镰刀菌Q7-31(青海大学生态环境工程学院微生物实验室2007年5月从青海湖地区分离得到)。和硫酸铵(天津市恒兴化学试剂制造有限公司),酪蛋白(北京索莱宝公司生产),蛋白胨(Sigma公司生产),葡萄糖(天津市大茂化学试剂厂),丙烯酰胺、考马斯亮蓝R-250(上海华瞬生物工程有限公司),N,N,N’,N’-四甲基乙烯胺(TEMED),尿素(华美生物工程公司),甘氨酸、十二烷基硫酸钠(SDS)、三羟甲基氨基甲烷(Tris)、低分子量蛋白Marker(上海生工生物工程有限公司),Sephacry S-100、DEAE-Sepharose Fast Flow(Pharmacia公司)。

1.1.2 仪器

全温摇瓶柜HYG-A(太仓市实验设备厂);紫外可见光光度计UV-9200(北京瑞力利分析仪器公司);数显恒温水浴锅HH-6(国华电器有限公司);离心机TDL-40B(上海安亭科学仪器厂);电子精密天平(奥豪斯国际贸易有限公司);垂直电泳仪BG-ver MINI(北京百晶生物技术有限公司);电泳仪电源BG-Power300(北京百晶生物技术有限公司);pH计PH3-3C(上海盛磁仪器有限公司);自动部分收集器BSZ-160(上海青浦沪西仪器厂);SW-CJ-ZFD型双人单面净化工作台(苏州净化设备有限公司);梯度混合器TH-1 000(上海青浦沪西仪器厂)。

1.2 方法 1.2.1 菌株培养

从液体石蜡封存的菌种中挑取直径0.5 cm的琼脂块,接种到PDA平板培养基(马铃薯200 g,蔗糖20 g,琼脂15-20 g,蒸馏水1 000 mL)中心,25℃恒温培养箱中活化5 d;从菌落边缘切下直径1 cm的琼脂块,转接至液体种子培养基(葡萄糖20 g/L、蛋白胨3 g/L、Mendels营养盐:(NH42SO4 1.4 g/L、KH2PO4 2.0 g/L、尿素0.3 g/L、CaCl2 0.3 g/L、MgSO4 0.3 g/L、FeSO4 5.0 mg/L、MnSO4 1.6 mg/L、ZnSO4 1.4 mg/L、CoCl2 2.0 mg/L,pH自然,装液量60 mL/150 mL),室温静置培养72 h;将液体种子培养基按10%的量接种至产酶液体发酵培养基(燕麦秸秆5 g/L、蛋白胨3 g/L、Mendels营养盐,pH自然,三角瓶装液量100 mL/250 mL),20℃,120 r/min摇床培养120 h。

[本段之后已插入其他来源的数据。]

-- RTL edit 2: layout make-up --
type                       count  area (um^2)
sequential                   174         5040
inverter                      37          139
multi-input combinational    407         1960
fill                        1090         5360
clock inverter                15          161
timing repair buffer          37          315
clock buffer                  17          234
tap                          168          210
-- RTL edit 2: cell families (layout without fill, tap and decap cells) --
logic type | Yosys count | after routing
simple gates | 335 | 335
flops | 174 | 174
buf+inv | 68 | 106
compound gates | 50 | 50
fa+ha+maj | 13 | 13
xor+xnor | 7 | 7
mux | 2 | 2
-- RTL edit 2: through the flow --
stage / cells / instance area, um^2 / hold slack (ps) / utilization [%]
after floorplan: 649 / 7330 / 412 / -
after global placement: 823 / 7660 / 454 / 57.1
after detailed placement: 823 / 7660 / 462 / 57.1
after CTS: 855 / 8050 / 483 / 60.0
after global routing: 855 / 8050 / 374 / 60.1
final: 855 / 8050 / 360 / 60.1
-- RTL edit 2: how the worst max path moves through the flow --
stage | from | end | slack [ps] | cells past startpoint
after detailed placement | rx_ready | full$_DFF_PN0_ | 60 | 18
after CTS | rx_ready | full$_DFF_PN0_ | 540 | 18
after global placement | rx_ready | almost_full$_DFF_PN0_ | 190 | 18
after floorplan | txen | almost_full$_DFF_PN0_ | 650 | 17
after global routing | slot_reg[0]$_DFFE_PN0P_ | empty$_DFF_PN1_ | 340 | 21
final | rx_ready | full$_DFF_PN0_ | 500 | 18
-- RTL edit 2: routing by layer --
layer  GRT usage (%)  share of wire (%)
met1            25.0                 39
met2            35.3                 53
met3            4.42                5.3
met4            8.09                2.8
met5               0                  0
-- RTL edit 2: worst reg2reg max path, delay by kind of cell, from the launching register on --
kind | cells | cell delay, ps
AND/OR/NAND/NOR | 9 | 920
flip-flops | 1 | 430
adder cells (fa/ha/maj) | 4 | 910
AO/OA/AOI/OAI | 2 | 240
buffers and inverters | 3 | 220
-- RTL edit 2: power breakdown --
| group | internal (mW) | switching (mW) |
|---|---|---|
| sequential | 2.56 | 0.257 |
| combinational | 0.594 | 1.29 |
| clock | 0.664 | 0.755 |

发酵液经8层无菌纱布过滤,得到粗酶液,4℃保存备用。

1.2.2 酶活力的测定

用福林-酚试剂法测定蛋白酶的活力[13]。采用2%酪蛋白为底物,反应时间为20 min,在一定pH值和40℃温度条件下,每分钟水解酪蛋白产生1 μg酪氨酸为一个蛋白酶活力单位U。采用DNS法(3',5' -二硝基水杨酸法)测定CMC酶、外切酶、木聚糖酶及燕麦秸秆酶的活力及还原性糖的产量。分别采用0.5%羧甲基纤维素、0.5%微晶纤维素、0.5%木聚糖、0.5%燕麦秸秆为底物,反应时间为30 min,40℃,在40℃下每分钟产生1 μmol还原糖所需的酶液量为一个酶活力单位(U)。

1.2.3 蛋白含量测定

蛋白含量的测定采用Bradford法,标准曲线是以牛血清白蛋白为标准绘制。在1.5 mL离心管中加入适当稀释的牛血清白蛋白200 μL,在加入1 mL G-250考马斯亮蓝染液5-30 min内在595 nm下测定光吸收值。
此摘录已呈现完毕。